El presidente de Estados Unidos, Donald Trump, aterrizó este miércoles en Beijing para iniciar una cumbre de alto nivel con el mandatario chino Xi Jinping, en un viaje considerado por analistas internacionales como el esfuerzo diplomático y económico más importante entre ambas potencias desde el reinicio de la guerra comercial y tecnológica.
La visita destaca no sólo por su dimensión política, sino por la composición de la delegación estadounidense: junto a Trump viajaron algunos de los empresarios más influyentes del mundo, entre ellos Elon Musk, Tim Cook y Jensen Huang, además de directivos de compañías estratégicas como Goldman Sachs, Boeing y Cargill.
De acuerdo con reportes de Reuters y otros medios internacionales, el objetivo central de la gira es reconstruir puentes económicos tras varios años de deterioro comercial, restricciones tecnológicas y tensiones geopolíticas entre Washington y Beijing.
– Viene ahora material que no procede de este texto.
`src/rtl/sr_pkg.sv`:
```
// Package: shared widths and the state encoding of the word serialiser.
// Assumes a 16-bit word made of two 8-bit bursts.
package sr_pkg;
    localparam int BYTE_W    = 8;
    localparam int NUM_BYTES = 2;
    localparam int WORD_W    = BYTE_W * NUM_BYTES;
    localparam int CTRL_W    = 4;
    localparam int ADDR_W    = 4;
    localparam int BIT_IDX_W = $clog2(WORD_W);

    typedef enum logic [2:0] {
        ST_IDLE,  // frame high, waiting for a word
        ST_LEAD,  // frame low, clock high, first bit on the line
        ST_LOW,   // clock low half of a bit
        ST_HIGH,  // clock high half of a bit within a burst
        ST_GAP,   // clock high pause between the two bursts
        ST_TAIL,  // clock high after the last bit, frame still low
        ST_REST   // frame high, minimum spacing before next word
    } wr_state_t;
endpackage

```
`src/rtl/sr_half_tick.sv`:
```
// Half-bit timer: asserts tick for one clock every HALF_DIV clocks.
// Assumes: clear restarts the period so the first tick comes HALF_DIV clocks later.
module sr_half_tick #(
    parameter int HALF_DIV = 4
) (
    input  logic clk,
    input  logic rst_n,
    input  logic clear,
    output logic tick
);
    localparam int CNT_W = (HALF_DIV > 1) ? $clog2(HALF_DIV) : 1;
    localparam logic [CNT_W-1:0] LAST = CNT_W'(HALF_DIV - 1);

    logic [CNT_W-1:0] cnt_q;

    // Tick fires in the last clock of each half period.
    assign tick = (cnt_q == LAST);

    // Count clocks within the current half period.
    always_ff @(posedge clk) begin
        if (!rst_n || clear || tick) begin
            cnt_q <= '0;
        end else begin
            cnt_q <= cnt_q + 1'b1;
        end
    end
endmodule

```
`src/rtl/sr_word_prep.sv`:
```
// Word assembly: picks the whole-word input or the three fields, then
// optionally mirrors each byte for hosts that build bytes LSB first.
// Assumes the command nibble is topmost, then register select, then payload.
module sr_word_prep
    import sr_pkg::*;
(
    input  logic [WORD_W-1:0] raw_word,
    input  logic              field_sel,
    input  logic [CTRL_W-1:0] ctrl,
    input  logic [ADDR_W-1:0] addr,
    input  logic [BYTE_W-1:0] data,
    input  logic              lsb_first,
    output logic [WORD_W-1:0] tx_word
);
    logic [WORD_W-1:0] picked;
    logic [WORD_W-1:0] mirrored;

    // Select the word source.
    always_comb begin
        picked = field_sel ? {ctrl, addr, data} : raw_word;
    end

    // Mirror bits inside every byte; byte order is kept.
    for (genvar b = 0; b < NUM_BYTES; b++) begin : g_byte
        for (genvar k = 0; k < BYTE_W; k++) begin : g_bit
            assign mirrored[b*BYTE_W + k] = picked[b*BYTE_W + (BYTE_W-1-k)];
        end
    end

    // Final word as it leaves MSB first.
    always_comb begin
        tx_word = lsb_first ? mirrored : picked;
    end
endmodule

```
`src/rtl/sr_word_writer.sv`:
```
// Three-wire control word serialiser. One 16-bit word goes out as two
// 8-bit bursts under one low frame; the clock rests high between bursts
// and between words; data changes on rising clock, is sampled on falling.
// Assumes HALF_DIV >= 1, GAP_BITS >= 0, REST_BITS >= 1.
module sr_word_writer
    import sr_pkg::*;
#(
    parameter int HALF_DIV  = 4,  // system clocks per half bit
    parameter int GAP_BITS  = 1,  // extra bit periods between bursts
    parameter int REST_BITS = 1   // bit periods of frame-high spacing
) (
    input  logic                clk,
    input  logic                rst_n,
    input  logic                in_valid,
    output logic                in_ready,
    input  logic [WORD_W-1:0]   in_word,
    input  logic                field_sel,
    input  logic [CTRL_W-1:0]   in_ctrl,
    input  logic [ADDR_W-1:0]   in_addr,
    input  logic [BYTE_W-1:0]   in_data,
    input  logic                lsb_first,
    output logic                sclk,
    output logic                sdata,
    output logic                fsync_n
);
    localparam int GAP_HALVES  = 1 + 2 * GAP_BITS;
    localparam int REST_HALVES = 2 * REST_BITS;
    localparam int MAX_HALVES  = (GAP_HALVES > REST_HALVES) ? GAP_HALVES : REST_HALVES;
    localparam int HCNT_W      = $clog2(MAX_HALVES + 1);
    localparam logic [HCNT_W-1:0]    GAP_LAST   = HCNT_W'(GAP_HALVES - 1);
    localparam logic [HCNT_W-1:0]    REST_LAST  = HCNT_W'(REST_HALVES - 1);
    localparam logic [BIT_IDX_W-1:0] LAST_BIT   = BIT_IDX_W'(WORD_W - 1);
    localparam logic [BIT_IDX_W-1:0] BURST_LAST = BIT_IDX_W'(BYTE_W - 1);

    wr_state_t             state_q;
    logic [WORD_W-1:0]     shreg_q;
    logic [BIT_IDX_W-1:0]  bit_q;
    logic [HCNT_W-1:0]     hcnt_q;
    logic                  frame_q;   // internal frame, active high
    logic                  sclk_q;
    logic                  sdata_q;
    logic                  accept;
    logic                  tick;
    logic [WORD_W-1:0]     tx_word;

    // Host handshake: ready only in idle.
    assign in_ready = (state_q == ST_IDLE);
    assign accept   = in_ready && in_valid;

    // Line drivers; internal frame is inverted to the active-low pin.
    assign fsync_n = ~frame_q;
    assign sclk    = sclk_q;
    assign sdata   = sdata_q;

    sr_word_prep u_prep (
        .raw_word  (in_word),
        .field_sel (field_sel),
        .ctrl      (in_ctrl),
        .addr      (in_addr),
        .data      (in_data),
        .lsb_first (lsb_first),
        .tx_word   (tx_word)
    );

    sr_half_tick #(.HALF_DIV(HALF_DIV)) u_tick (
        .clk   (clk),
        .rst_n (rst_n),
        .clear (accept),
        .tick  (tick)
    );

    // Frame sequencer: drives clock, data and frame per half-bit tick.
    always_ff @(posedge clk) begin
        if (!rst_n) begin
            state_q <= ST_IDLE;
            shreg_q <= '0;
            bit_q   <= '0;
            hcnt_q  <= '0;
            frame_q <= 1'b0;
            sclk_q  <= 1'b1;
            sdata_q <= 1'b0;
        end else begin
            case (state_q)
                ST_IDLE: begin
                    if (accept) begin
                        frame_q <= 1'b1;
                        sdata_q <= tx_word[WORD_W-1];
                        shreg_q <= {tx_word[WORD_W-2:0], 1'b0};
                        bit_q   <= '0;
                        state_q <= ST_LEAD;
                    end
                end
                ST_LEAD: begin
                    if (tick) begin
                        sclk_q  <= 1'b0;
                        state_q <= ST_LOW;
                    end
                end
                ST_LOW: begin
                    if (tick) begin
                        sclk_q <= 1'b1;
                        if (bit_q == LAST_BIT) begin
                            state_q <= ST_TAIL;
                        end else begin
                            bit_q   <= bit_q + 1'b1;
                            sdata_q <= shreg_q[WORD_W-1];
                            shreg_q <= {shreg_q[WORD_W-2:0], 1'b0};
                            if (bit_q == BURST_LAST) begin
                                hcnt_q  <= '0;
                                state_q <= ST_GAP;
                            end else begin
                                state_q <= ST_HIGH;
                            end
                        end
                    end
                end
                ST_HIGH: begin
                    if (tick) begin
                        sclk_q  <= 1'b0;
                        state_q <= ST_LOW;
                    end
                end
                ST_GAP: begin
                    if (tick) begin
                        if (hcnt_q == GAP_LAST) begin
                            sclk_q  <= 1'b0;
                            state_q <= ST_LOW;
                        end else begin
                            hcnt_q <= hcnt_q + 1'b1;
                        end
                    end
                end
                ST_TAIL: begin
                    if (tick) begin
                        frame_q <= 1'b0;
                        sdata_q <= 1'b0;
                        hcnt_q  <= '0;
                        state_q <= ST_REST;
                    end
                end
                ST_REST: begin
                    if (tick) begin
                        if (hcnt_q == REST_LAST) begin
                            state_q <= ST_IDLE;
                        end else begin
                            hcnt_q <= hcnt_q + 1'b1;
                        end
                    end
                end
                default: state_q <= ST_IDLE;
            endcase
        end
    end

    // Guards on the line protocol.
    AST_CLK_HIGH_IDLE: assert property (@(posedge clk) disable iff (!rst_n)
        fsync_n |-> sclk);
    AST_NO_FALL_OUTSIDE: assert property (@(posedge clk) disable iff (!rst_n)
        $fell(sclk) |-> !fsync_n);
    AST_DATA_LOW_IDLE: assert property (@(posedge clk) disable iff (!rst_n)
        fsync_n |-> !sdata);
    AST_DATA_ON_RISE: assert property (@(posedge clk) disable iff (!rst_n)
        (!fsync_n && !$past(fsync_n) && (sdata != $past(sdata))) |-> $rose(sclk));
    AST_BUSY_IN_FRAME: assert property (@(posedge clk) disable iff (!rst_n)
        !fsync_n |-> !in_ready);
    AST_REST_AFTER_FRAME: assert property (@(posedge clk) disable iff (!rst_n)
        $rose(fsync_n) |=> !in_ready);
    AST_ACCEPT_STARTS: assert property (@(posedge clk) disable iff (!rst_n)
        (in_ready && in_valid) |=> (!fsync_n && sclk && !in_ready));
endmodule

```
File: src/rtl/link_watch.sv
module link_watch #(
  parameter int GOOD_CYCLES = 8
) (
  input  logic clk,
  input  logic rst_n,
  input  logic sig_det_in,
  input  logic pll_lock_in,
  input  logic rd_std_stb,
  input  logic rd_qp_stb,
  output logic std_link_o,
  output logic qp_link_o,
  output logic lock_err_o,
  output logic rx_chan_err_o,
  output logic link_fault_o
);
  localparam int CW = $clog2(GOOD_CYCLES + 1);
  localparam logic [CW-1:0] LAST = CW'(GOOD_CYCLES - 1);

  logic [1:0]    sd_q, lk_q;
  logic          sd_s, lk_s;
  logic [CW-1:0] cnt;
  logic          link_up, good, std_r, lock_r;

  always_ff @(posedge clk or negedge rst_n)
    if (!rst_n) begin
      sd_q <= '0;
      lk_q <= '0;
    end else begin
      sd_q <= {sd_q[0], sig_det_in};
      lk_q <= {lk_q[0], pll_lock_in};
    end

  assign sd_s          = sd_q[1];
  assign lk_s          = lk_q[1];
  assign rx_chan_err_o = !sd_s || !lk_s;

  always_ff @(posedge clk or negedge rst_n)
    if (!rst_n) begin
      cnt     <= '0;
      link_up <= 1'b0;
    end else if (rx_chan_err_o) begin
      cnt     <= '0;
      link_up <= 1'b0;
    end else if (!link_up) begin
      if (cnt == LAST) link_up <= 1'b1;
      else             cnt     <= cnt + 1'b1;
    end

  assign good         = link_up && !rx_chan_err_o;
  assign qp_link_o    = link_up;
  assign link_fault_o = !link_up;

  always_ff @(posedge clk or negedge rst_n)
    if (!rst_n)          std_r <= 1'b0;
    else if (!good)      std_r <= 1'b0;
    else if (rd_std_stb) std_r <= 1'b1;

  always_ff @(posedge clk or negedge rst_n)
    if (!rst_n) lock_r <= 1'b0;
    else        lock_r <= !lk_s || (lock_r && !rd_qp_stb);

  assign std_link_o = std_r;
  assign lock_err_o = lock_r;

  p_lock_set_r3: assert property (@(posedge clk) disable iff (!rst_n)
    !lk_s |=> lock_err_o);
  p_lock_hold_r4: assert property (@(posedge clk) disable iff (!rst_n)
    (lock_err_o && !rd_qp_stb) |=> lock_err_o);
  p_chan_drop_r5: assert property (@(posedge clk) disable iff (!rst_n)
    rx_chan_err_o |=> link_fault_o);
  p_rise_clean_r6: assert property (@(posedge clk) disable iff (!rst_n)
    $rose(qp_link_o) |-> $past(!rx_chan_err_o));
  p_std_clear_r8: assert property (@(posedge clk) disable iff (!rst_n)
    rx_chan_err_o |=> !std_link_o);
  p_std_noread_r8: assert property (@(posedge clk) disable iff (!rst_n)
    (!std_link_o && !rd_std_stb) |=> !std_link_o);
  p_qp_live_r7: assert property (@(posedge clk) disable iff (!rst_n)
    qp_link_o |-> !link_fault_o);
endmodule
Tecnología, agricultura y aviación: los sectores clave
Entre los temas prioritarios de la agenda bilateral se encuentra el acceso al mercado chino para empresas estadounidenses de alta tecnología. Nvidia busca destrabar permisos regulatorios para vender sus chips avanzados de inteligencia artificial en China, un mercado que anteriormente representaba una parte importante de sus ingresos globales.
Por su parte, Apple pretende obtener mayor certidumbre para su cadena de suministro y operaciones manufactureras en territorio chino, mientras que Boeing aspira a reactivar la compra de aeronaves estadounidenses por parte de aerolíneas chinas tras años de desaceleración y restricciones derivadas de la disputa comercial.
El componente agrícola también figura como una prioridad para Washington. La Casa Blanca busca ampliar las compras chinas de productos estadounidenses como soja, maíz y cereales, en momentos en que los agricultores norteamericanos presionan por recuperar mercado frente a competidores sudamericanos.
El trasfondo geopolítico: Irán y el petróleo
Más allá del comercio, la reunión entre Trump y Xi ocurre en medio de un contexto internacional marcado por la tensión en Medio Oriente y la incertidumbre energética global.
Diversos analistas consideran que Washington buscará apoyo diplomático de Beijing respecto a Irán, particularmente ante los riesgos sobre el Estrecho de Ormuz, una vía estratégica por donde transita cerca de una quinta parte del petróleo mundial. Reuters reportó que el conflicto con Irán y la estabilidad regional forman parte de las conversaciones previstas entre ambos gobiernos.
China mantiene una relación económica y energética relevante con Teherán, lo que le otorga capacidad de influencia en cualquier intento de desescalada regional.
Un gesto previo de distensión
Antes del arribo de Trump a Beijing, ambos gobiernos anunciaron cooperación en un caso internacional de narcotráfico, una señal interpretada como un movimiento diplomático para reducir tensiones antes de la cumbre. Aunque los detalles fueron limitados, el mensaje político fue claro: tanto Washington como Beijing buscan generar condiciones mínimas de confianza para negociar.
Una visita con antecedentes históricos
La última visita oficial de Trump a China, en 2017, concluyó con anuncios de acuerdos comerciales valorados en más de 250 mil millones de dólares, aunque varios de ellos nunca se materializaron completamente.
Ahora, mercados financieros, industrias tecnológicas y gobiernos aliados observan con atención los resultados de esta nueva cumbre, en un momento en que la rivalidad entre Estados Unidos y China continúa definiendo buena parte del equilibrio económico y geopolítico mundial.